The 1975 football team finished the season with an 11–0 record after winning the Central Jersey Group II state sectional championship with a 46–44 victory against Hightstown High School in the tournament final to extend the team's winning streak to 28 games.

The boys' basketball team won the Group II state championship in 1983 against Elmwood Park Memorial High School and won the Group III title in 1993 with a win over Henry Snyder High School in the tournament final. The 1993 team won the Group III title by defeating Snyder High School by a score of 62–55 in the championship game played at the Rutgers Athletic Center. The team advanced to the Tournament of Champions, becoming the first team from the Shore Conference to do so, and lost to Seton Hall Preparatory School in the quarterfinals by a score of 60–59 to finish the season with a record of 28-2.
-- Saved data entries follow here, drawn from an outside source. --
$ cat src/rtl/rr_arbiter_4_pkg.sv
// Shared types and the round-robin winner search for the four-requester arbiter.
package rr_arb_pkg;

  localparam int N_REQ = 4;
  localparam int IDX_W = 2;

  typedef enum logic {IDLE, GRANT} arb_state_t;
  typedef logic [IDX_W-1:0] req_idx_t;

  // Scan last_idx+1 .. last_idx+4 (mod 4); the previous owner is checked last.
  function automatic req_idx_t next_rr_winner(input logic [N_REQ-1:0] req,
                                              input req_idx_t last_idx);
    req_idx_t winner;
    req_idx_t cand;
    logic     found;
    winner = last_idx;
    found  = 1'b0;
    for (int k = 1; k <= N_REQ; k++) begin
      cand = last_idx + req_idx_t'(k);
      if (!found && req[cand]) begin
        winner = cand;
        found  = 1'b1;
      end
    end
    return winner;
  endfunction

endpackage

$ cat src/rtl/rr_arbiter_4_if.sv
// Request/grant bundle between the requesting engines (master) and the arbiter (slave).
interface rr_arbiter_4_if;
  import rr_arb_pkg::*;

  logic [N_REQ-1:0] req;
  logic [N_REQ-1:0] gnt;
  req_idx_t         gnt_idx;
  logic             gnt_valid;
  logic             expired;

  modport master (output req, input gnt, input gnt_idx, input gnt_valid, input expired);
  modport slave  (input req, output gnt, output gnt_idx, output gnt_valid, output expired);

endinterface

$ cat src/rtl/rr_arbiter_4_decoder_2_4.sv
// 2-to-4 binary to one-hot decoder driving the shared resource select lines.
module decoder_2_4 (
  input  logic [1:0] sel,
  output logic [3:0] onehot
);

  genvar gi;
  generate
    for (gi = 0; gi < 4; gi++) begin : g_dec
      assign onehot[gi] = (sel == 2'(gi));
    end
  endgenerate

endmodule

$ cat src/rtl/rr_arbiter_4.sv
// Four-requester round-robin arbiter with one dead cycle between owners.
// Optional per-ownership hold limit enabled by defining RR_ARB_TIMEOUT_EN.
module rr_arbiter_4
  import rr_arb_pkg::*;
#(
  parameter int MAX_HOLD = 8
) (
  input  logic           clk,
  input  logic           rst_n,
  rr_arbiter_4_if.slave  bus
);

  if ((MAX_HOLD < 2) || (MAX_HOLD > 255)) begin : g_max_hold_range
    $error("rr_arbiter_4: MAX_HOLD must be in 2..255");
  end

  arb_state_t       state_reg;
  req_idx_t         idx_reg;
  req_idx_t         last_idx_reg;
  logic             valid_reg;
  logic [N_REQ-1:0] dec_onehot;
  logic [N_REQ-1:0] gnt_mask;

`ifdef RR_ARB_TIMEOUT_EN
  localparam logic [7:0] HOLD_LAST = 8'(MAX_HOLD - 1);
  logic [7:0] hold_cnt_reg;
  logic       expired_reg;
`endif

  always_ff @(posedge clk or negedge rst_n) begin
    if (!rst_n) begin
      state_reg    <= IDLE;
      idx_reg      <= '0;
      last_idx_reg <= 2'b11;
      valid_reg    <= 1'b0;
`ifdef RR_ARB_TIMEOUT_EN
      hold_cnt_reg <= '0;
      expired_reg  <= 1'b0;
`endif
    end else begin
`ifdef RR_ARB_TIMEOUT_EN
      expired_reg <= 1'b0;
`endif
      case (state_reg)
        IDLE: begin
          if (|bus.req) begin
            idx_reg   <= next_rr_winner(bus.req, last_idx_reg);
            valid_reg <= 1'b1;
            state_reg <= GRANT;
`ifdef RR_ARB_TIMEOUT_EN
            hold_cnt_reg <= '0;
`endif
          end
        end
        GRANT: begin
          // A voluntary release wins over the hold limit on the same cycle.
          if (!bus.req[idx_reg]) begin
            state_reg    <= IDLE;
            valid_reg    <= 1'b0;
            last_idx_reg <= idx_reg;
          end
`ifdef RR_ARB_TIMEOUT_EN
          else if (hold_cnt_reg == HOLD_LAST) begin
            state_reg    <= IDLE;
            valid_reg    <= 1'b0;
            last_idx_reg <= idx_reg;
            expired_reg  <= 1'b1;
          end else begin
            hold_cnt_reg <= hold_cnt_reg + 8'd1;
          end
`endif
        end
        default: state_reg <= IDLE;
      endcase
    end
  end

  decoder_2_4 u_dec (
    .sel    (idx_reg),
    .onehot (dec_onehot)
  );

  genvar gi;
  generate
    for (gi = 0; gi < N_REQ; gi++) begin : g_gnt
      assign gnt_mask[gi] = dec_onehot[gi] & valid_reg;
    end
  endgenerate

  assign bus.gnt       = gnt_mask;
  assign bus.gnt_idx   = idx_reg;
  assign bus.gnt_valid = valid_reg;
`ifdef RR_ARB_TIMEOUT_EN
  assign bus.expired   = expired_reg;
`else
  assign bus.expired   = 1'b0;
`endif

endmodule

$ cat src/flat_wrapper.sv
// flat-port wrapper written by rule: the top's interface ports become plain ports
module rr_arbiter_4_flat import rr_arb_pkg::*;
#(
  parameter int MAX_HOLD = 8
)
  (clk, rst_n, bus_req, bus_gnt, bus_gnt_idx, bus_gnt_valid, bus_expired);
  rr_arbiter_4_if bus_i ();
  input  logic clk;
  input  logic rst_n;
  input wire logic [$bits(bus_i.req)-1:0] bus_req;
  output wire logic [$bits(bus_i.gnt)-1:0] bus_gnt;
  output wire logic [$bits(bus_i.gnt_idx)-1:0] bus_gnt_idx;
  output wire logic [$bits(bus_i.gnt_valid)-1:0] bus_gnt_valid;
  output wire logic [$bits(bus_i.expired)-1:0] bus_expired;
  assign bus_i.req = bus_req;
  assign bus_gnt = bus_i.gnt;
  assign bus_gnt_idx = bus_i.gnt_idx;
  assign bus_gnt_valid = bus_i.gnt_valid;
  assign bus_expired = bus_i.expired;
  rr_arbiter_4 #(.MAX_HOLD(MAX_HOLD)) u_core (.clk(clk), .rst_n(rst_n), .bus(bus_i));
endmodule
$ cat config.mk
export PLATFORM = sky130hd
export DESIGN_NAME = rr_arbiter_4_flat
export DESIGN_NICKNAME = d
export VERILOG_FILES = /design/src/rtl/rr_arbiter_4_pkg.sv /design/src/rtl/rr_arbiter_4_if.sv /design/src/rtl/rr_arbiter_4_decoder_2_4.sv /design/src/rtl/rr_arbiter_4.sv /design/src/flat_wrapper.sv
export SDC_FILE = /design/constraint.sdc
export NUM_CORES = 1
export LEC_CHECK = 0
export BUFFER_PORTS_ARGS = -buffer_cell sky130_fd_sc_hd__buf_2
export CAP_MARGIN = 40
export CORE_AREA = 2 2 39 41
export CTS_BUF_LIST = sky130_fd_sc_hd__clkbuf_8
export DETAILED_ROUTE_END_ITERATION = 8
export DIE_AREA = 0 0 41 43
export SETUP_SLACK_MARGIN = 0.4
export SYNTH_ARGS = -nofsm -noshare
export SYNTH_HDL_FRONTEND = slang
export SYNTH_HIERARCHICAL = 1
export SYNTH_SLANG_ARGS = --single-unit
$ cat constraint.sdc
create_clock -name clk -period 1.74 [get_ports clk]
set_clock_uncertainty 0.1 [all_clocks]
set_input_delay 0.348 -clock clk [delete_from_list [all_inputs] [get_ports clk]]
set_output_delay 0.348 -clock clk [all_outputs]
set_load 0.02 [all_outputs]
# --- Yosys cells after proc, flatten, opt, wreduce, memory -nomap -nowiden ---
# Index checks and enable logic that the tools add are counted.
word_totals:
  mem_bits_rw: 0
  latch_bits: 0
  n_memories: 0
  input_bits: 6
  romBits: 0
  regBits: 6
  output_inout_bits: 8
classes:
  n_bitwise: 6
  magnitude_cmp: 5
  n_reduce_logical: 11
  multipliers: 0
  div_mod_pow: 0
  shift: 0
  n_addsub: 3
  muxes: 29
  n_eq_ne: 5
op_table:
  columns: ["op", "n"]
  rows:
  - ["$mux 1", 18]
  - ["$lt 2x3->1 const B", 5]
  - ["$bmux 1 s2", 5]
  - ["$mux 2", 4]
  - ["$reduce_and 2->1", 3]
  - ["$add 2x2->2 const B", 2]
  - ["$and 1x1->1", 4]
  - ["$eq 2x2->1 const B", 2]
  - ["$pmux 1 s2", 2]
  - ["$reduce_or 4->1", 1]
  - ["$logic_and 1x1->1", 3]
  - ["$logic_not 1->1", 3]
  - ["$add 2x1->2 const B", 1]
  - ["$eq 2x1->1 const B", 1]
  - ["$logic_not 2->1", 1]
  - ["$ne 2x1->1 const B", 1]
  - ["$ne 2x2->1 const B", 1]
  - ["$not 1->1", 2]

# --- Logic depth before layout (Yosys ltp) ---
# Gate-level depths: netlist of the first run.
depth:
  depth_word: 19
  mapped_depth: 5

# --- By module ---
# Netlist of the first run, hierarchy kept.
by_module_without_submodules:
  columns: ["module", "n_inst", "cells_each", "area_per_inst_um2"]
  rows:
  - ["rr_arbiter_4", 1, 52, 435.4]
  - ["decoder_2_4", 1, 4, 26.3]

# --- Least setup slack after synthesis of the first run ---
# Ideal clock, no wire load.
synth_timing:
  path_kind: "reg2reg"
  from: "register u_core.idx_reg[0] (netlist: u_core/bus.gnt_idx[0])"
  to: "register u_core.last_idx_reg[0]"
  stages_incl_launch_ff: 5
  period_less_slack_ps: 1565
  slack_ps: 175
  arrival_ps: 1383
  cell_sequence: "dfrtp_1 mux2i_1 o21ai_2 nor2_2 mux2_4"
synth_between:
  elab_chain_cells: 4
synth_lines:
  columns: ["element", "line_no", "rtl"]
  rows:
  - ["from (decl)", "rr_arbiter_4.sv:18", "req_idx_t idx_reg;"]
  - ["from (signal assigned)", "rr_arbiter_4.sv:47", "idx_reg <= next_rr_winner(bus.req, last_idx_reg);"]
  - ["$bmux 1 s2", "rr_arbiter_4.sv:57", "if (!bus.req[idx_reg]) begin"]
  - ["$mux 1 (implied by the code)", "rr_arbiter_4.sv:57", null]
  - ["$not 1->1 (no line)", null, null]
  - ["$reduce_and 2->1 (no line)", null, null]
  - ["to (signal assigned)", "rr_arbiter_4.sv:60", "last_idx_reg <= idx_reg;"]
  - ["to (decl)", "rr_arbiter_4.sv:19", "req_idx_t last_idx_reg;"]
# Parallel ways exist; a longest one is shown, timed or not. The select of a mux whose other input is x is not followed.
# A chain may end at the register's enable or synchronous reset.

# --- Worst setup path after layout of the first run ---
layout_timing:
  from: "register u_core.idx_reg[1] (netlist: u_core/bus.gnt_idx[1])"
  to: "output bus_gnt[1]"
layout_between:
  elab_chain_cells: 2
layout_lines:
  columns: ["element", "line_no", "rtl"]
  rows:
  - ["$eq 2x1->1", "rr_arbiter_4_decoder_2_4.sv:10", "assign onehot[gi] = (sel == 2'(gi));"]
  - ["net u_core.dec_onehot[1]", "rr_arbiter_4.sv:21", "logic [N_REQ-1:0] dec_onehot;"]
  - ["$and 1x1->1", "rr_arbiter_4.sv:86", "assign gnt_mask[gi] = dec_onehot[gi] & valid_reg;"]
  - ["to (decl)", "flat_wrapper.sv:11", "output wire logic [$bits(bus_i.gnt)-1:0] bus_gnt;"]
# The timed path passes the listed nets, and every way through them passes these cells.

==> results of run 1 <==
-- final cells by class --
type / count / area (µm²) / area share, %
Multi-Input combinational cell: 47 / 338 / 47.0
Tap cell: 16 / 20.0 / 2.78
Timing Repair Buffer: 20 / 161 / 22.4
Inverter: 1 / 3.75 / 0.522
Sequential cell: 6 / 155 / 21.6
Clock buffer: 3 / 41.3 / 5.74
-- stage by stage --
step / cell area [µm²] / utilization [%] / total power (W) / instances
after global routing: 719 / 52.0 / 0.00152 / 93
after global placement: 541 / 39.1 / 0.000939 / 82
after detailed placement: 541 / 39.1 / 0.000945 / 82
final: 719 / 52.0 / 0.00143 / 93
after floorplan: 473 / - / 0.000800 / 56
after CTS: 678 / 49.0 / 0.00134 / 93
-- synthesized netlist by cell type, types with 2 or more instances --
library cell  count  area share (%)
dfstp_2           2              11
nand2b_1          2             2.7
nor2b_1           4             5.4
a31oi_1           2             2.7
a21oi_1           4             4.3
dfrtp_1           4              22
o211ai_1          2             3.3
o21ai_0           2             2.2
mux2i_1           3             6.5
nor2_1           11             8.9
and2_1            4             5.4
-- worst register-to-register path: stages, from the launching register on --
cell and delay, ns:
dfrtp_2 0.38, buf_4 0.17, mux2i_4 0.25, o21ai_2 0.08
nor2_2 0.15, mux2_4 0.31
-- path summary, 6_finish.rpt --
path	start	slack, ns	cells after the start	end
min in group asynchronous	rst_n	0.37	2	u_core/bus.gnt_valid$_DFFE_PN0P_
min reg2reg	u_core/state_reg$_DFF_PN0_	0.48	2	u_core/last_idx_reg[1]$_DFFE_PN1P_
max reg2reg	u_core/bus.gnt_idx[0]$_DFFE_PN0P_	0.22	5	u_core/last_idx_reg[0]$_DFFE_PN1P_
min	bus_req[1]	0.36	3	u_core/bus.gnt_idx[0]$_DFFE_PN0P_
max	u_core/bus.gnt_idx[1]$_DFFE_PN0P_	0.18	3	bus_gnt[1]
max in group asynchronous	rst_n	0.95	2	u_core/last_idx_reg[1]$_DFFE_PN1P_
-- what timing repair did --
item                                    in CTS  in global routing
endpoints found under the setup margin       6                 11
endpoints found under the hold margin        4                  0
resized for setup                            9                  9
hold buffers                                 1                  0
buffers inserted                             7                  0
pin swaps                                    1                  4
-- routing by layer --
metal | global-route usage [%] | part of all wire [%] | vias to the layer above
met4 | 12.0 | 1.2 | 0
met2 | 22.2 | 48 | 21
met3 | 1.57 | 5.3 | 2
met5 | 0 | 0 | -
li1 | - | - | 237
met1 | 17.9 | 45 | 216
-- cells by family (layout without fill, tap and decap cells) --
kind of cell           count (synthesis)  after routing  synth area share, %
AND/OR/NAND/NOR                       29             29                 35.2
AO/OA/AOI/OAI                         13             13                 17.6
flip-flops                             6              6                 33.1
multiplexers                           4              4                 9.76
buffers and inverters                  3             24                 3.52
other                                  1              1                0.812
-- power by group through the flow --
stage / sequential (W) / combinational [W] / clock, W
detailed placement: 0.000385 / 0.000559 / 0
finish: 0.000353 / 0.000867 / 0.000209
CTS: 0.000341 / 0.000784 / 0.000218
floorplan: 0.000374 / 0.000426 / 0
global route: 0.000364 / 0.000936 / 0.000224
global placement: 0.000380 / 0.000559 / 0
==> flow_metrics.env, run 1 <==
export IMPL_cp_arrival_ns=1.11
export IMPL_async_flop_share_pct=100
export IMPL_port_buffers=12
export IMPL_synth_main_ff_cell="dfrtp_1"
export IMPL_end_kind="primary output"
export IMPL_max_freq_mhz=643
export IMPL_clk_latency_ns=0.22
export IMPL_clkPwrFrac_pct=14.6
export IMPL_core_um2=1380
export IMPL_grt_max_degree=9
export IMPL_path_delay_family="flip-flops"
export IMPL_period_needed_ns=1.56
export IMPL_cp_required_ns=1.29
export IMPL_antenna_found_initial=0
export IMPL_final_max_slew_viol_count=0
export IMPL_cpPeakStageDelay_ns=0.39
export IMPL_htreeDepth=1
export IMPL_cap_violations=0
export IMPL_worstHoldPathType="input pin to flop"
export IMPL_nFillCells=127
export IMPL_cts_tree="built"
export IMPL_diodes=0
export IMPL_firstDrtPassIters=4
export IMPL_hold_slack_ns=0.359
export IMPL_drive_gt1_share_pct=50.6
export IMPL_num_vias=476
export IMPL_clock_tree_root_cell="clkbuf_8"
export IMPL_drtAntennaViolNets=0
export IMPL_path_clk_slew_ns=0.04
export IMPL_start_util_pct=33.4
export IMPL_power_frac_comb_pct=60.7
export IMPL_crit_chain="and2b_2, and2_4, buf_6"
export IMPL_synth_distinct_cells=27
export IMPL_die_y_um=43
export IMPL_syn_inst=56
export IMPL_die_width_um=41
export IMPL_post_place_ws_ns=0.275
export IMPL_path_max_fanout=5
export IMPL_outcome="complete, no violations"
export IMPL_cts_buffers=3
export IMPL_final_common_cell="nor2_1"
export IMPL_tns_ns=0
export IMPL_p_int_w=0.000865
export IMPL_dpl_hpwl_um=700
export IMPL_clock_sinks=6
export IMPL_fin_crit_sh_pct=89.4
export IMPL_rsz0062_at_grt="true"
export IMPL_viasPerCell=5.12
export IMPL_ys_ff_latch=6
export IMPL_routedWlPerCell_um=12.2
export IMPL_mappedNetlistArea_um2=462
export IMPL_grt_pass1_wl_mm=1.72
export IMPL_ys_warn_count=6
export IMPL_area_delta_synth_final_pct=55.8
export IMPL_startpoint_type="flop"
export IMPL_grt_use_total_pct=14.8
export IMPL_drtIter0Drc=11
export IMPL_grt_pass1_vias=415
export IMPL_leakage_nw=0.313
export IMPL_setup_viol=0
export IMPL_die_area_um2=1760
export IMPL_powerDensity_nw_per_um2=1990
export IMPL_routed_wl_mm=1.13
export IMPL_synth_edf_count=0
export IMPL_io_pins=14
export IMPL_syn_area_per_cell_um2=8.24
export IMPL_clockBufferDepth=2
export IMPL_grt_overflow=0
export IMPL_ys_seq_area_share_pct=33.1
export IMPL_p_sw_w=0.000564
export IMPL_fin_ws_ns=0.184
export IMPL_crit_path_top_delay_cell="dfrtp_2"
export IMPL_gp_congestion=0.777
export IMPL_worstSetupPathType="flop to primary output"
export IMPL_mostFrequentLayoutCells="nor2_1, buf_2, buf_6"
export IMPL_layout_nets=85
export IMPL_ir_worst_vdd_mv=0.553
export IMPL_rows=14
export IMPL_p_seq_share_pct=24.7
export IMPL_switching_share_pct=39.5
export IMPL_path_buf_inv=1
export IMPL_drcViolationCount=0
export IMPL_hold_viol=0
export IMPL_syn_num_nets=62
(Power assumes the default switching activity.)
==> inputs of run 2 (changes only) <==
Settings changed: CELL_PAD_IN_SITES_DETAIL_PLACEMENT set to 2, CELL_PAD_IN_SITES_GLOBAL_PLACEMENT set to 2, CORE_AREA 2 2 39 41 to unset, CORE_UTILIZATION set to 29, DIE_AREA 0 0 41 43 to unset, PLACE_DENSITY_LB_ADDON set to 0.1.
==> flow_metrics.env, run 2 (synthesis results as in run 1) <==
export IMPL_routedWlPerCell_um=15.4
export IMPL_startpoint_type="flop"
export IMPL_diodes=0
export IMPL_routed_wl_mm=1.43
export IMPL_placed_cell_area_um2=548
export IMPL_area_delta_synth_final_pct=51.2
export IMPL_start_util_pct=31.0
export IMPL_cts_tree="built"
export IMPL_die_area_um2=1760
export IMPL_drcViolationCount=0
export IMPL_rsz0062_at_grt="true"
export IMPL_clk_latency_ns=0.22
export IMPL_die_width_um=41.9
export IMPL_die_y_um=41.9
export IMPL_port_buffers=12
export IMPL_cp_required_ns=1.29
export IMPL_final_max_slew_viol_count=0
export IMPL_leakage_nw=0.309
export IMPL_outcome="complete, no violations"
export IMPL_path_max_fanout=6
export IMPL_cap_violations=0
export IMPL_firstDrtPassIters=4
export IMPL_clock_tree_root_cell="clkbuf_8"
export IMPL_drtAntennaViolNets=0
export IMPL_grt_overflow=0
export IMPL_fin_crit_sh_pct=90.6
export IMPL_worstSetupPathType="flop to primary output"
export IMPL_path_clk_slew_ns=0.04
export IMPL_mostFrequentLayoutCells="nor2_1, buf_2, buf_4"
export IMPL_grt_pass1_vias=472
export IMPL_layout_nets=84
export IMPL_ir_worst_vdd_mv=0.835
export IMPL_hold_viol=0
export IMPL_dpl_hpwl_um=969
export IMPL_cts_buffers=3
export IMPL_nFillCells=181
export IMPL_rows=14
export IMPL_core_um2=1490
export IMPL_period_needed_ns=1.58
export IMPL_grt_pass1_wl_mm=2.26
export IMPL_htreeDepth=1
export IMPL_num_vias=476
export IMPL_antenna_found_initial=0
export IMPL_tns_ns=0
export IMPL_clock_sinks=6
export IMPL_grt_use_total_pct=17.2
export IMPL_viasPerCell=5.12
export IMPL_max_freq_mhz=634
export IMPL_design_area_um2=698
export IMPL_cp_arrival_ns=1.13
export IMPL_drive_gt1_share_pct=48.1
export IMPL_worstHoldPathType="input pin to asynchronous set/reset pin"
export IMPL_final_common_cell="nor2_1"
export IMPL_io_pins=14
export IMPL_gp_congestion=0.739
export IMPL_drtIter0Drc=5
export IMPL_powerDensity_nw_per_um2=2030
export IMPL_end_kind="primary output"
export IMPL_grt_max_degree=11
export IMPL_clockBufferDepth=2
export IMPL_setup_viol=0
==> run 2: area by class of cell <==
type	instances	area [µm²]	share of cell area [%]
Timing Repair Buffer	19	146	21.0
Clock buffer	3	41.3	5.91
Clock inverter	1	3.75	0.538
Tap cell	16	20.0	2.87
Inverter	1	3.75	0.538
Sequential cell	6	155	22.2
Multi-Input combinational cell	47	328	47.0
==> run 2: power breakdown <==
part / switching (W) / internal [W] / leakage, nW
combinational: 0.000406 / 0.000448 / 0.217
sequential: 0.000114 / 0.000239 / 0.0648
clock: 0.0000617 / 0.000152 / 0.0269
total: 0.000581 / 0.000839 / 0.309
==> run 2: layer usage <==
metal | vias to the layer above | part of all wire, % | track usage [%]
li1 | 232 | - | -
met1 | 232 | 49 | 22.3
met2 | 12 | 49 | 26.9
met3 | 0 | 2.4 | 1.74
met4 | 0 | 0 | 11.6
met5 | - | 0 | 0
==> run 2: critical path: stages, from the launching register on <==
cell and delay [ns]:
dfrtp_2 0.43, and2b_2 0.21, and2_4 0.15, buf_6 0.12
==> run 2: through the flow <==
step	hold WS [ns]	utilization [%]	power (W)	setup WS, ns	std cells
3_5_place_dp	0.0828	36.8	0.000986	0.263	83
3_3_place_gp	0.0777	36.8	0.000986	0.286	83
4_1_cts	0.380	45.3	0.00135	0.163	91
5_1_grt	0.392	46.9	0.00152	0.123	93
6_report	0.385	46.9	0.00142	0.164	93
2_1_floorplan	-0.0476	-	0.000800	0.304	56
==> run 2: final timing paths <==
path | startpoint | to | slack [ns] | cells after the start
max | u_core/bus.gnt_idx[0]$_DFFE_PN0P_ | bus_gnt[1] | 0.16 | 3
min | rst_n | u_core/bus.gnt_idx[1]$_DFFE_PN0P_ | 0.39 | 2
max reg2reg | u_core/bus.gnt_idx[0]$_DFFE_PN0P_ | u_core/last_idx_reg[0]$_DFFE_PN1P_ | 0.20 | 5
min reg2reg | u_core/bus.gnt_valid$_DFFE_PN0P_ | u_core/bus.gnt_valid$_DFFE_PN0P_ | 0.49 | 2
max in group asynchronous | rst_n | u_core/last_idx_reg[0]$_DFFE_PN1P_ | 0.93 | 2
min in group clk | bus_req[1] | u_core/bus.gnt_idx[0]$_DFFE_PN0P_ | 0.39 | 3
==> run 2: timing repair <==
| action | in CTS | in global routing |
|---|---|---|
| resized for setup | 12 | 5 |
| pin swaps | 1 | 5 |
| hold buffers | 1 | 0 |
| hold endpoints to repair | 4 | 0 |
| setup endpoints to repair | 6 | 11 |
| setup buffers | 3 | 2 |
| cloned | 0 | 0 |
==> src/rtl/uart_tx_fifo.sv <==
// Transmit byte FIFO feeding a UART transmitter: buffers host bytes and
// issues them one per frame as a single-cycle enable with data held stable.
// A transmitter that never acknowledges a start sets a sticky error.
module uart_tx_fifo #(
    parameter int INPUT_DATA_WIDTH = 8,
    parameter int DEPTH            = 16,
    parameter int START_TIMEOUT    = 4
) (
    input logic          clk,
    input logic          reset,
    uart_tx_fifo_if.slave bus
);
    localparam int PTR_W = $clog2(DEPTH);
    localparam int CNT_W = $clog2(DEPTH + 1);
    localparam int TMO_W = $clog2(START_TIMEOUT + 1);
    localparam logic [CNT_W-1:0] CNT_FULL = CNT_W'(DEPTH);
    localparam logic [TMO_W-1:0] TMO_LAST = TMO_W'(START_TIMEOUT - 1);

    typedef enum logic [1:0] {
        S_IDLE,
        S_WAIT_BUSY,
        S_SENDING
    } state_t;

    state_t                      state_q, state_d;
    logic [INPUT_DATA_WIDTH-1:0] mem_q [DEPTH];
    logic [PTR_W-1:0]            rd_ptr_q, rd_ptr_d;
    logic [PTR_W-1:0]            wr_ptr_q, wr_ptr_d;
    logic [CNT_W-1:0]            count_q, count_d;
    logic [TMO_W-1:0]            tmo_q, tmo_d;
    logic                        overflow_q, overflow_d;
    logic                        tx_enable_q, tx_enable_d;
    logic [INPUT_DATA_WIDTH-1:0] tx_data_q, tx_data_d;
    logic                        tx_error_q, tx_error_d;
    logic                        full_w;
    logic                        wr_accept;
    logic                        pop;

    // Flags decode from the registered count, so a same-cycle pop never
    // rescues a write that arrives while full.
    assign full_w    = (count_q == CNT_FULL);
    assign wr_accept = bus.wr_en && !full_w;

    // Next-state: transmit handshake FSM, occupancy and pointer bookkeeping.
    always_comb begin
        state_d     = state_q;
        tx_enable_d = 1'b0;
        tx_data_d   = tx_data_q;
        tx_error_d  = tx_error_q;
        tmo_d       = tmo_q;
        pop         = 1'b0;
        case (state_q)
            S_IDLE: begin
                if (count_q != '0 && !bus.tx_busy) begin
                    pop         = 1'b1;
                    tx_data_d   = mem_q[rd_ptr_q];
                    tx_enable_d = 1'b1;
                    tmo_d       = '0;
                    state_d     = S_WAIT_BUSY;
                end
            end
            S_WAIT_BUSY: begin
                if (bus.tx_busy) begin
                    tmo_d   = '0;
                    state_d = S_SENDING;
                end else if (tmo_q == TMO_LAST) begin
                    // Transmitter never started: the byte is dropped.
                    tmo_d      = '0;
                    tx_error_d = 1'b1;
                    state_d    = S_IDLE;
                end else begin
                    tmo_d = tmo_q + TMO_W'(1);
                end
            end
            S_SENDING: begin
                if (!bus.tx_busy) state_d = S_IDLE;
            end
            default: state_d = S_IDLE;
        endcase

        overflow_d = bus.wr_en && full_w;
        wr_ptr_d   = wr_accept ? wr_ptr_q + PTR_W'(1) : wr_ptr_q;
        rd_ptr_d   = pop ? rd_ptr_q + PTR_W'(1) : rd_ptr_q;
        case ({wr_accept, pop})
            2'b10:   count_d = count_q + CNT_W'(1);
            2'b01:   count_d = count_q - CNT_W'(1);
            default: count_d = count_q;
        endcase
    end

    // Control and output registers with synchronous flush.
    always_ff @(posedge clk) begin
        if (reset) begin
            state_q     <= S_IDLE;
            rd_ptr_q    <= '0;
            wr_ptr_q    <= '0;
            count_q     <= '0;
            tmo_q       <= '0;
            overflow_q  <= 1'b0;
            tx_enable_q <= 1'b0;
            tx_data_q   <= '0;
            tx_error_q  <= 1'b0;
        end else begin
            state_q     <= state_d;
            rd_ptr_q    <= rd_ptr_d;
            wr_ptr_q    <= wr_ptr_d;
            count_q     <= count_d;
            tmo_q       <= tmo_d;
            overflow_q  <= overflow_d;
            tx_enable_q <= tx_enable_d;
            tx_data_q   <= tx_data_d;
            tx_error_q  <= tx_error_d;
        end
    end

    // Storage array; contents need no reset since the pointers gate reads.
    always_ff @(posedge clk) begin
        if (!reset && wr_accept) mem_q[wr_ptr_q] <= bus.wr_data;
    end

    assign bus.full      = full_w;
    assign bus.empty     = (count_q == '0);
    assign bus.count     = count_q;
    assign bus.overflow  = overflow_q;
    assign bus.tx_enable = tx_enable_q;
    assign bus.tx_data   = tx_data_q;
    assign bus.tx_error  = tx_error_q;
endmodule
The field hockey team won the Central Jersey Group III state title in 1988, 1991, 1995 and 2000; the team won the Group III state championship in 1995.

The girls' basketball team won the Group III state title in 1998 with a 62–47 win against Sparta High School in the championship game played at the Thomas Dunn Sports Center in Elizabeth.

The boys' cross country team won the Group III state championship in 1999 and 2003.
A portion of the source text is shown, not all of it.